The lines to reproduce from the material below are those from the one containing "max | arg_b_q[9]$_DFFE_PN0P_" through the one containing "Timing Repair Buffer | 187 | 0.0217", both included; write them out exactly and add nothing.
*** Opening Records provided ***
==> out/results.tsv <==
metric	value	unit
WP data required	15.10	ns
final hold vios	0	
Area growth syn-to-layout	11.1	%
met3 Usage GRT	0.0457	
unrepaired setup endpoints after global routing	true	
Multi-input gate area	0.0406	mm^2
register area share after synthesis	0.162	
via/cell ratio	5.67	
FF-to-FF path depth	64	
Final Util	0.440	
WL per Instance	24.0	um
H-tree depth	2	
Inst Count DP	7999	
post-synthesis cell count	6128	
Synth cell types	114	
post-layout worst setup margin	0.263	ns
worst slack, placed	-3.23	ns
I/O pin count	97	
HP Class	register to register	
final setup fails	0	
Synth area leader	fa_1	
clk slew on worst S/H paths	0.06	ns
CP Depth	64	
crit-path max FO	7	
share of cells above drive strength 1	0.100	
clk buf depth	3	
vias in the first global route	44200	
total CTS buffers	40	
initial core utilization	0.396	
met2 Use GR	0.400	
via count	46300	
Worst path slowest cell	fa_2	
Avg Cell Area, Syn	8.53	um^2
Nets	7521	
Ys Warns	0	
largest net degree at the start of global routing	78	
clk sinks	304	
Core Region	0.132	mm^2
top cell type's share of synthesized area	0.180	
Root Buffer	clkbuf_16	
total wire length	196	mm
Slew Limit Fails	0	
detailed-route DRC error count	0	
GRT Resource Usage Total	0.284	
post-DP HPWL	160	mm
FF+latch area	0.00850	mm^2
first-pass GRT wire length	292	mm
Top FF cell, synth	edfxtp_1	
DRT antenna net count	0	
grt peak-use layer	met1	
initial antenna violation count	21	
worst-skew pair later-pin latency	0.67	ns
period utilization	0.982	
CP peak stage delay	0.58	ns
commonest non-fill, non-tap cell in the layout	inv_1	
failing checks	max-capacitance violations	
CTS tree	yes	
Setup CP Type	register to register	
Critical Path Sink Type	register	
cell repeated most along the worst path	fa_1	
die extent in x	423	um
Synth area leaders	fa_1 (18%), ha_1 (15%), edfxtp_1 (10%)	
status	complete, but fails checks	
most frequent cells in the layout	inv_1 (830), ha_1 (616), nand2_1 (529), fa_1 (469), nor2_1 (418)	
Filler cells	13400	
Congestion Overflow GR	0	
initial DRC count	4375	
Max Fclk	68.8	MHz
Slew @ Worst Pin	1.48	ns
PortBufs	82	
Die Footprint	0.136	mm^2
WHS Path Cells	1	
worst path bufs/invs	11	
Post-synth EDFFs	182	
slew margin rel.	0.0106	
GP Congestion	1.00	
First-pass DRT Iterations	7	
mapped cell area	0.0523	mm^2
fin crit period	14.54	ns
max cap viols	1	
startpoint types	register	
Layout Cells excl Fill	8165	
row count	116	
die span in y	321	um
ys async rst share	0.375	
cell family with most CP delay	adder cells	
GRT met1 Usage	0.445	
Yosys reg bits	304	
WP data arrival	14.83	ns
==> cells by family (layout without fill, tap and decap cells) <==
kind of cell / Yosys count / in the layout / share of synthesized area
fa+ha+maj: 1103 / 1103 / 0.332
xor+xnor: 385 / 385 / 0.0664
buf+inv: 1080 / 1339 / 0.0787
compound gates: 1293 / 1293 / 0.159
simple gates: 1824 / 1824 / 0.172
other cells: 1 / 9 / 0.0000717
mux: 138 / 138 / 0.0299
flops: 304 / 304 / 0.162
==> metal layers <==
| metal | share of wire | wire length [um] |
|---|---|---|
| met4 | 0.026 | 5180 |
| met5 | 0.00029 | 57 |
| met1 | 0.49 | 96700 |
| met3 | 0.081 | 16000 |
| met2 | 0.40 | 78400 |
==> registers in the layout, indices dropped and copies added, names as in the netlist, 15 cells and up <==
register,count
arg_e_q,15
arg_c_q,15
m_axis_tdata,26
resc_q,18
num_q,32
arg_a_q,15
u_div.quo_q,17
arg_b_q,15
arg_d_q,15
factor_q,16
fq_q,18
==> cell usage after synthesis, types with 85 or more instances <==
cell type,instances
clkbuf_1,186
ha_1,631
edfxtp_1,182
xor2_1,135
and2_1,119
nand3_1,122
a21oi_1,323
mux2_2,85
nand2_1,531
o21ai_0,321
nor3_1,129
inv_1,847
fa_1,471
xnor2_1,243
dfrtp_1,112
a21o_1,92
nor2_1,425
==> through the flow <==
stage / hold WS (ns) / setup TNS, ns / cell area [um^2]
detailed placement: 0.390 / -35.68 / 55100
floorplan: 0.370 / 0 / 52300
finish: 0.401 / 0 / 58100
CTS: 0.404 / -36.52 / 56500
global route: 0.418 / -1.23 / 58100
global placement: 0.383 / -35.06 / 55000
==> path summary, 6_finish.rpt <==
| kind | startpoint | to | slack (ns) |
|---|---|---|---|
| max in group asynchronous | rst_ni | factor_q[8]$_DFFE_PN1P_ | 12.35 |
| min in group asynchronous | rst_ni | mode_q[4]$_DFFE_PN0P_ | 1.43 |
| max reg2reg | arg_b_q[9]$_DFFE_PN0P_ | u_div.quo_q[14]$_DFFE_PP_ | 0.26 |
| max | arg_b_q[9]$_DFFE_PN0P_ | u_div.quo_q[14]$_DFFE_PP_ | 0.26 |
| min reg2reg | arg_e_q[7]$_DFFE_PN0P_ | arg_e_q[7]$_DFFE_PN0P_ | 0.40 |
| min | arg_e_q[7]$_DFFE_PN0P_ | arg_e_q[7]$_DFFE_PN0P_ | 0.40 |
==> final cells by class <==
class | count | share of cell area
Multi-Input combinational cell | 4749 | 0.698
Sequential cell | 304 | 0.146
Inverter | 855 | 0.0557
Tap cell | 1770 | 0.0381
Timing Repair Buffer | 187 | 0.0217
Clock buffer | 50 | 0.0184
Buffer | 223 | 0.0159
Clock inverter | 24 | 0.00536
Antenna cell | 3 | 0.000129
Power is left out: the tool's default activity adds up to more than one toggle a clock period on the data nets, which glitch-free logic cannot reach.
**config.mk**
```make
export PLATFORM = sky130hd
export DESIGN_NAME = xor_lcg_string_hash_mod_core
export DESIGN_NICKNAME = d
export VERILOG_FILES = /design/src/xlsh_pkg.sv /design/src/xlsh_front.sv /design/src/xlsh_fifo.sv /design/src/xlsh_back.sv /design/src/xor_lcg_string_hash_mod_core.sv
export SDC_FILE = /design/constraint.sdc
export NUM_CORES = 1
export LEC_CHECK = 0
export BUFFER_PORTS_ARGS = -buffer_cell sky130_fd_sc_hd__buf_2
export CORE_ASPECT_RATIO = 1.5
export CORE_UTILIZATION = 46
export CTS_CLUSTER_DIAMETER = 30
export DETAILED_ROUTE_END_ITERATION = 10
export PLACE_DENSITY_LB_ADDON = 0.3
export SYNTH_ARGS = -nofsm -noshare
export SYNTH_HDL_FRONTEND = slang
export SYNTH_HIERARCHICAL = 1
export SYNTH_SLANG_ARGS = --single-unit
```
**constraint.sdc**
```tcl
create_clock -name i_clk -period 20.2 [get_ports i_clk]
set_clock_uncertainty 0.2 [all_clocks]
set_input_delay 1.01 -clock i_clk [delete_from_list [all_inputs] [get_ports i_clk]]
set_output_delay 1.01 -clock i_clk [all_outputs]
set_load 0.01 [all_outputs]
```
### config.mk
export PLATFORM = sky130hd
export DESIGN_NAME = crc16_frame_appender
export DESIGN_NICKNAME = d
export VERILOG_FILES = /design/src/hw/rtl/crc16fa_pkg.sv /design/src/hw/rtl/crc16_frame_appender.sv
export SDC_FILE = /design/constraint.sdc
export NUM_CORES = 1
export LEC_CHECK = 0
export ABC_AREA = 1
export ABC_CLOCK_PERIOD_IN_PS = 3400
export BUFFER_PORTS_ARGS = -buffer_cell sky130_fd_sc_hd__clkbuf_2
export CAP_MARGIN = 20
export CORE_UTILIZATION = 58
export DETAILED_ROUTE_END_ITERATION = 8
export PLACE_DENSITY = 0.78
export SLEW_MARGIN = 20
export SYNTH_ARGS = -nofsm -noshare
export SYNTH_HDL_FRONTEND = slang
export SYNTH_SLANG_ARGS = --single-unit
### constraint.sdc
create_clock -name clock -period 3.4 [get_ports clock]
set_input_delay 0.34 -clock clock [delete_from_list [all_inputs] [get_ports clock]]
set_output_delay 0.34 -clock clock [all_outputs]
set_load 0.05 [all_outputs]
### src/hw/rtl/crc16fa_pkg.sv
package crc16fa_pkg;

   localparam int unsigned CRC_WIDTH  = 16;
   localparam int unsigned BYTE_WIDTH = 8;
   localparam int unsigned ADDR_WIDTH = 3;
   localparam int unsigned DATA_WIDTH = 32;

   localparam logic [CRC_WIDTH-1:0] CRC_START_RESET = 16'hFFFF;
   localparam logic [CRC_WIDTH-1:0] CRC_POLY_RESET  = 16'hA001;

   localparam logic CSR_IDX_START = 1'b0;
   localparam logic CSR_IDX_POLY  = 1'b1;

   typedef struct packed {
      logic [BYTE_WIDTH-1:0] data_byte;
      logic                  frame_end;
   } req_type;

   typedef struct packed {
      logic [BYTE_WIDTH-1:0] out_byte;
      logic                  out_is_crc;
      logic                  out_last;
   } rsp_type;

   // lsb-first crc update over one byte
   function automatic logic [CRC_WIDTH-1:0] crc_fold_byte(
      input logic [CRC_WIDTH-1:0]  crc,
      input logic [BYTE_WIDTH-1:0] data,
      input logic [CRC_WIDTH-1:0]  poly
   );
      logic [CRC_WIDTH-1:0] acc;
      acc = crc ^ {{(CRC_WIDTH-BYTE_WIDTH){1'b0}}, data};
      for (int i = 0; i < BYTE_WIDTH; i++) begin
         if (acc[0]) begin
            acc = (acc >> 1) ^ poly;
         end else begin
            acc = acc >> 1;
         end
      end
      return acc;
   endfunction

endpackage

### src/hw/rtl/crc16_frame_appender.sv
// crc16_frame_appender
//
// Byte stream in on req_ (valid/ready), bytes out on rsp_ (valid/ready).
// Every input byte is passed through unchanged. A reflected CRC-16 runs over
// the frame's bytes; after the byte marked frame_end, the CRC low byte and then
// the CRC high byte follow, flagged out_is_crc, the high byte also out_last.
// The next frame starts again from crc_start.
// Registers on the APB-style port: crc_start at 0x0, crc_polynomial at 0x4.
// An input byte passes through the input register and then the output
// register; the byte-wide CRC update sits between them. Throughput: one
// byte per cycle while the receiver does not stall; a frame end holds the
// input register while the CRC low and high bytes go out.
// Reset clears both pipeline stages and the open-frame flag, and loads
// crc_start = 0xFFFF and crc_polynomial = 0xA001.
// When the receiver stalls, the output register holds its byte and the input
// register fills; req_ready then drops until the output moves again.
module crc16_frame_appender (
   input  logic                                    clock,
   input  logic                                    reset,
   input  logic                                    req_valid,
   output logic                                    req_ready,
   input  crc16fa_pkg::req_type                    req_payload,
   output logic                                    rsp_valid,
   input  logic                                    rsp_ready,
   output crc16fa_pkg::rsp_type                    rsp_payload,
   input  logic                                    psel,
   input  logic                                    penable,
   input  logic                                    pwrite,
   input  logic [crc16fa_pkg::ADDR_WIDTH-1:0]      paddr,
   input  logic [crc16fa_pkg::DATA_WIDTH-1:0]      pwdata,
   output logic [crc16fa_pkg::DATA_WIDTH-1:0]      prdata,
   output logic                                    pready
);
   import crc16fa_pkg::*;

   typedef enum logic [1:0] {
      PH_DATA,
      PH_CRC_LO,
      PH_CRC_HI
   } phase_type;

   phase_type              phase_ff, phase_in;
   logic                   in_valid_ff, in_valid_in;
   req_type                in_item_ff, in_item_in;
   logic                   out_valid_ff, out_valid_in;
   rsp_type                out_item_ff, out_item_in;
   logic [CRC_WIDTH-1:0]   running_crc_ff, running_crc_in;
   logic [CRC_WIDTH-1:0]   crc_hold_ff, crc_hold_in;
   logic                   frame_open_ff, frame_open_in;
   logic [CRC_WIDTH-1:0]   crc_start_ff, crc_start_in;
   logic [CRC_WIDTH-1:0]   crc_poly_ff, crc_poly_in;

   logic                   out_load;
   logic                   in_done;
   logic                   csr_write;
   logic [CRC_WIDTH-1:0]   crc_next;

   assign out_load  = in_valid_ff && (!out_valid_ff || rsp_ready);
   assign in_done   = (phase_ff == PH_CRC_HI) || ((phase_ff == PH_DATA) && !in_item_ff.frame_end);
   assign req_ready = !in_valid_ff || (out_load && in_done);
   assign crc_next  = crc_fold_byte(frame_open_ff ? running_crc_ff : crc_start_ff,
                                    in_item_ff.data_byte, crc_poly_ff);

   assign csr_write = psel && penable && pwrite && pready;
   assign pready    = 1'b1;

   always_comb begin
      prdata = '0;
      case (paddr[2])
         CSR_IDX_START: prdata[CRC_WIDTH-1:0] = crc_start_ff;
         CSR_IDX_POLY:  prdata[CRC_WIDTH-1:0] = crc_poly_ff;
         default:       prdata = '0;
      endcase
   end

   always_comb begin
      phase_in       = phase_ff;
      in_valid_in    = in_valid_ff;
      in_item_in     = in_item_ff;
      out_valid_in   = out_valid_ff;
      out_item_in    = out_item_ff;
      running_crc_in = running_crc_ff;
      crc_hold_in    = crc_hold_ff;
      frame_open_in  = frame_open_ff;
      crc_start_in   = crc_start_ff;
      crc_poly_in    = crc_poly_ff;

      if (csr_write) begin
         case (paddr[2])
            CSR_IDX_START: crc_start_in = pwdata[CRC_WIDTH-1:0];
            CSR_IDX_POLY:  crc_poly_in  = pwdata[CRC_WIDTH-1:0];
            default:       crc_start_in = crc_start_ff;
         endcase
      end

      if (rsp_valid && rsp_ready) begin
         out_valid_in = 1'b0;
      end

      if (out_load) begin
         out_valid_in = 1'b1;
         case (phase_ff)
            PH_DATA: begin
               out_item_in = '{out_byte: in_item_ff.data_byte, out_is_crc: 1'b0,
                               out_last: 1'b0};
               if (in_item_ff.frame_end) begin
                  crc_hold_in   = crc_next;
                  frame_open_in = 1'b0;
                  phase_in      = PH_CRC_LO;
               end else begin
                  running_crc_in = crc_next;
                  frame_open_in  = 1'b1;
               end
            end
            PH_CRC_LO: begin
               out_item_in = '{out_byte: crc_hold_ff[BYTE_WIDTH-1:0], out_is_crc: 1'b1,
                               out_last: 1'b0};
               phase_in    = PH_CRC_HI;
            end
            PH_CRC_HI: begin
               out_item_in = '{out_byte: crc_hold_ff[CRC_WIDTH-1:BYTE_WIDTH],
                               out_is_crc: 1'b1, out_last: 1'b1};
               phase_in    = PH_DATA;
            end
            default: begin
               phase_in = PH_DATA;
            end
         endcase
         if (in_done) begin
            in_valid_in = 1'b0;
         end
      end

      if (req_valid && req_ready) begin
         in_valid_in = 1'b1;
         in_item_in  = req_payload;
      end
   end

   always_ff @(posedge clock) begin
      if (reset) begin
         phase_ff      <= PH_DATA;
         in_valid_ff   <= 1'b0;
         out_valid_ff  <= 1'b0;
         frame_open_ff <= 1'b0;
         crc_start_ff  <= CRC_START_RESET;
         crc_poly_ff   <= CRC_POLY_RESET;
      end else begin
         phase_ff      <= phase_in;
         in_valid_ff   <= in_valid_in;
         out_valid_ff  <= out_valid_in;
         frame_open_ff <= frame_open_in;
         crc_start_ff  <= crc_start_in;
         crc_poly_ff   <= crc_poly_in;
      end
      in_item_ff     <= in_item_in;
      out_item_ff    <= out_item_in;
      running_crc_ff <= running_crc_in;
      crc_hold_ff    <= crc_hold_in;
   end

   assign rsp_valid   = out_valid_ff;
   assign rsp_payload = out_item_ff;

endmodule

==> flow_metrics.env <==
export IMPL_status="finished, final reports clean"
export IMPL_ys_types=37
export IMPL_grt_busiest_layer="met2"
export IMPL_power_frac_comb_pct=52.5
export IMPL_dp_cells=1034
export IMPL_finalWorstSetupSlack_ns=0.0975
export IMPL_start_util_pct=59.7
export IMPL_ir_drop_uv=292
export IMPL_path_class="reg2reg"
export IMPL_clk_path_buf_depth=2
export IMPL_p_switching_mw=2.01
export IMPL_power_total_mw=4.61
export IMPL_slew_viol_final=0
export IMPL_worstPathBufferInverterCount=3
export IMPL_crit_fanout=8
export IMPL_met2_usage_pct=51.3
export IMPL_max_cap_viol_count=0
export IMPL_clk_pin_slew_ns=0.10
export IMPL_die_h_um=105
export IMPL_synth_area_sq_mm=0.00614
export IMPL_gp_congestion=0.950
export IMPL_via_per_inst=5.53
export IMPL_io_pins=96
export IMPL_grt_pass1_wl_mm=25.3
export IMPL_tns_ns=0
export IMPL_grt_pass1_vias=5193
export IMPL_cts_sinks=88
export IMPL_avgSynthCellArea_sq_um=7.23
export IMPL_wl_per_cell_um=16.3
export IMPL_finalWirelength_mm=17.3
export IMPL_cp_start_kind="flip-flop"
export IMPL_fmax_mhz=303
export IMPL_rrSetupSlack_ns=0.1
export IMPL_crit_path_cell_trace="clkbuf_16 > nand2_8 > nand3_1 > nand3_1 > nand2_2 > nand2_4 > nand2_1 > nand2_1 > nand2_4 > nand2_2 > nand2_4 > nand2_4 > nor2_2 > xor2_2 > buf_4 > xnor2_2 > nand2_4 > nand2_8 > nand2_4 > nand2_4 > buf_12 > nand3_4 > nor2_4 > nor2_4"
export IMPL_pwr_share_clk_pct=17.8
export IMPL_htreeDepth=3
export IMPL_slowest_delay_ns=0.43
export IMPL_track_usage_pct=29.7
export IMPL_grt_max_degree=28
export IMPL_rows=37
export IMPL_dp_hpwl_mm=11.8
export IMPL_min_path_type="in2reg"
export IMPL_p_leak_nw=3.39
export IMPL_fin_crit_sh_pct=97.1
export IMPL_power_density_mw_per_mm2=612
export IMPL_layout_common_cells="nand2_1, inv_1, nand3_1, clkbuf_2, o21ai_0"
export IMPL_synthesis_instances=849
export IMPL_pre_cts_ws_ns=-0.126
export IMPL_critical_path_slowest_cell="dfxtp_4"
export IMPL_cts_made_buffers=9
export IMPL_cp_arrival_ns=3.42
export IMPL_drc_errors=0
export IMPL_slew_headroom_pct=39.3
export IMPL_root_buffer="clkbuf_8"
export IMPL_cp_required_ns=3.51
export IMPL_power_frac_seq_pct=29.6
export IMPL_fin_cells=1064
export IMPL_fin_worst_skew_ns=0.00999
export IMPL_area_delta_synth_final_pct=22.8
export IMPL_clk_latency_ns=0.36
export IMPL_worst_pin_slew_ns=0.907
export IMPL_reg2reg_to="crc_hold_ff[11]$_DFFE_PP_"
export IMPL_ys_seq_elements=88
export IMPL_r2r_cells=24
export IMPL_post_route_min_period_ns=3.30
export IMPL_finalSetupViolCount=0
export IMPL_cts_tree="built"
export IMPL_worstHoldStart="req_payload[2]"
export IMPL_r2r_start="frame_open_ff$_SDFFE_PP0P_"
export IMPL_drt_first_pass_iters=5
export IMPL_synth_warnings=0
export IMPL_final_antenna_net_count=0
export IMPL_antenna_found_initial=0
export IMPL_gr_usage_met3_pct=2.93
export IMPL_grtUsageMet1_pct=37.4
export IMPL_diodes=0
export IMPL_synth_seq_area_share_pct=37.0
export IMPL_whs_ns=0.149
export IMPL_holdBufCountCts=0
export IMPL_swShare_pct=43.7
export IMPL_drive_gt1_share_pct=26.7
export IMPL_die_w_um=105
export IMPL_dieArea_sq_mm=0.0110
export IMPL_whs_path_depth=1
export IMPL_grt_overflow_total=0
export IMPL_cpMostUsedCell="nand2_4"
export IMPL_io_buffers=60
export IMPL_final_common_cell="nand2_1"
export IMPL_first_iter_violations=439
export IMPL_finalHoldViolCount=0
export IMPL_num_vias=5886
export IMPL_cellInternalPower_mw=2.60
export IMPL_fin_nets=980
export IMPL_crit_family="simple AND/OR/NAND/NOR gates"
export IMPL_end_kind="flip-flop"
export IMPL_core_area_sq_mm=0.0103
export IMPL_hold_end="in_item_ff[2]$_DFFE_PP_"
[power by group through the flow]
stage | clock network [mW] | logic (mW) | registers, mW
3_3_place_gp | 0 | 1.83 | 1.38
6_report | 0.823 | 2.42 | 1.37
5_1_grt | 0.861 | 2.61 | 1.37
4_1_cts | 0.827 | 1.90 | 1.36
3_5_place_dp | 0 | 1.87 | 1.38
2_1_floorplan | 0 | 1.38 | 1.41
[cell usage after synthesis (all sizes together)]
cell / count / area share [%]
nand3: 88 / 8.5
a21oi: 28 / 2.3
nand4: 2 / 0.20
nor2: 65 / 4.1
xor2: 35 / 5.4
nand2: 266 / 17
ha: 6 / 1.2
edfxtp: 51 / 25
mux2i: 6 / 0.98
conb: 2 / 0.12
a31oi: 8 / 0.82
nand3b: 1 / 0.12
clkinv: 1 / 0.061
dfxtp: 37 / 12
o21ai: 63 / 5.2
buf: 31 / 3.9
xnor2: 32 / 4.7
clkbuf: 29 / 1.8
nand2b: 1 / 0.10
o211ai: 3 / 0.45
nor3: 1 / 0.081
inv: 93 / 5.7
[timing repair]
item,4_1_cts,5_1_grt
buffers inserted,3,7
pin swaps,1,56
hold endpoints to repair,0,0
setup endpoints to repair,32,32
resized for setup,5,136
gates cloned,0,4
[flip-flops by register name, indices dropped and copies added (netlist names)]
name / flops
in_valid_ff: 1
phase_ff: 2
rsp_payload: 10
in_item_ff: 9
crc_poly_ff: 16
rsp_valid: 1
frame_open_ff: 1
crc_start_ff: 16
crc_hold_ff: 16
running_crc_ff: 16
[worst reg2reg max path, cell delays in order, from the launching register on]
cell,delay (ns)
dfxtp_4,0.43
clkbuf_16,0.17
nand2_8,0.05
nand3_1,0.12
nand3_1,0.11
nand2_2,0.11
nand2_4,0.07
nand2_1,0.06
nand2_1,0.08
nand2_4,0.11
nand2_2,0.07
nand2_4,0.12
nand2_4,0.07
nor2_2,0.15
xor2_2,0.20
buf_4,0.15
xnor2_2,0.13
nand2_4,0.10
nand2_8,0.14
nand2_4,0.07
nand2_4,0.10
buf_12,0.15
nand3_4,0.09
nor2_4,0.16
nor2_4,0.07
[final cells by class]
class,count,area (sq um)
inverter,94,359
clock buffer,11,163
tap,136,170
multi-input combinational,622,3720
timing repair buffer,108,782
sequential,88,2280
fill,761,2740
clock inverter,5,67.6
[cell families after synthesis]
group	share of synthesized area, %
adder cells (fa/ha/maj)	1.22
buffers and inverters	11.4
flip-flops	37.0
AO/OA/AOI/OAI	8.75
other	0.122
AND/OR/NAND/NOR	30.4
multiplexers	0.979
XOR/XNOR	10.1
[per-stage QoR]
stage	utilization (%)	cell area [sq um]
after global routing	73.3	7530
final	73.3	7530
after CTS	66.7	6850
after global placement	64.1	6590
after floorplan	-	6190
after detailed placement	64.1	6590
[layer usage]
layer	up-vias	wire (um)
li1	2814	-
met1	2736	6830
met2	289	8700
met3	47	1190
met4	0	574
met5	-	0
[worst max path at each step]
stage / endpoint / slack, ns / depth (start not counted) / from
final: crc_hold_ff[11]$_DFFE_PP_ / 0.1 / 24 / frame_open_ff$_SDFFE_PP0P_
after global routing: crc_hold_ff[11]$_DFFE_PP_ / -0.07 / 26 / frame_open_ff$_SDFFE_PP0P_
after CTS: crc_hold_ff[6]$_DFFE_PP_ / 0.02 / 27 / frame_open_ff$_SDFFE_PP0P_
after detailed placement: crc_hold_ff[11]$_DFFE_PP_ / -0.13 / 27 / frame_open_ff$_SDFFE_PP0P_
after global placement: crc_hold_ff[11]$_DFFE_PP_ / 0.04 / 27 / frame_open_ff$_SDFFE_PP0P_
after floorplan: in_item_ff[0]$_DFFE_PP_ / 0.41 / 7 / phase_ff[0]$_SDFFE_PP0P_
Power figures use the tool's default switching activity.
*** Closing Records provided ***
Exercise result
| max | arg_b_q[9]$_DFFE_PN0P_ | u_div.quo_q[14]$_DFFE_PP_ | 0.26 |
| min reg2reg | arg_e_q[7]$_DFFE_PN0P_ | arg_e_q[7]$_DFFE_PN0P_ | 0.40 |
| min | arg_e_q[7]$_DFFE_PN0P_ | arg_e_q[7]$_DFFE_PN0P_ | 0.40 |
==> final cells by class <==
class | count | share of cell area
Multi-Input combinational cell | 4749 | 0.698
Sequential cell | 304 | 0.146
Inverter | 855 | 0.0557
Tap cell | 1770 | 0.0381
Timing Repair Buffer | 187 | 0.0217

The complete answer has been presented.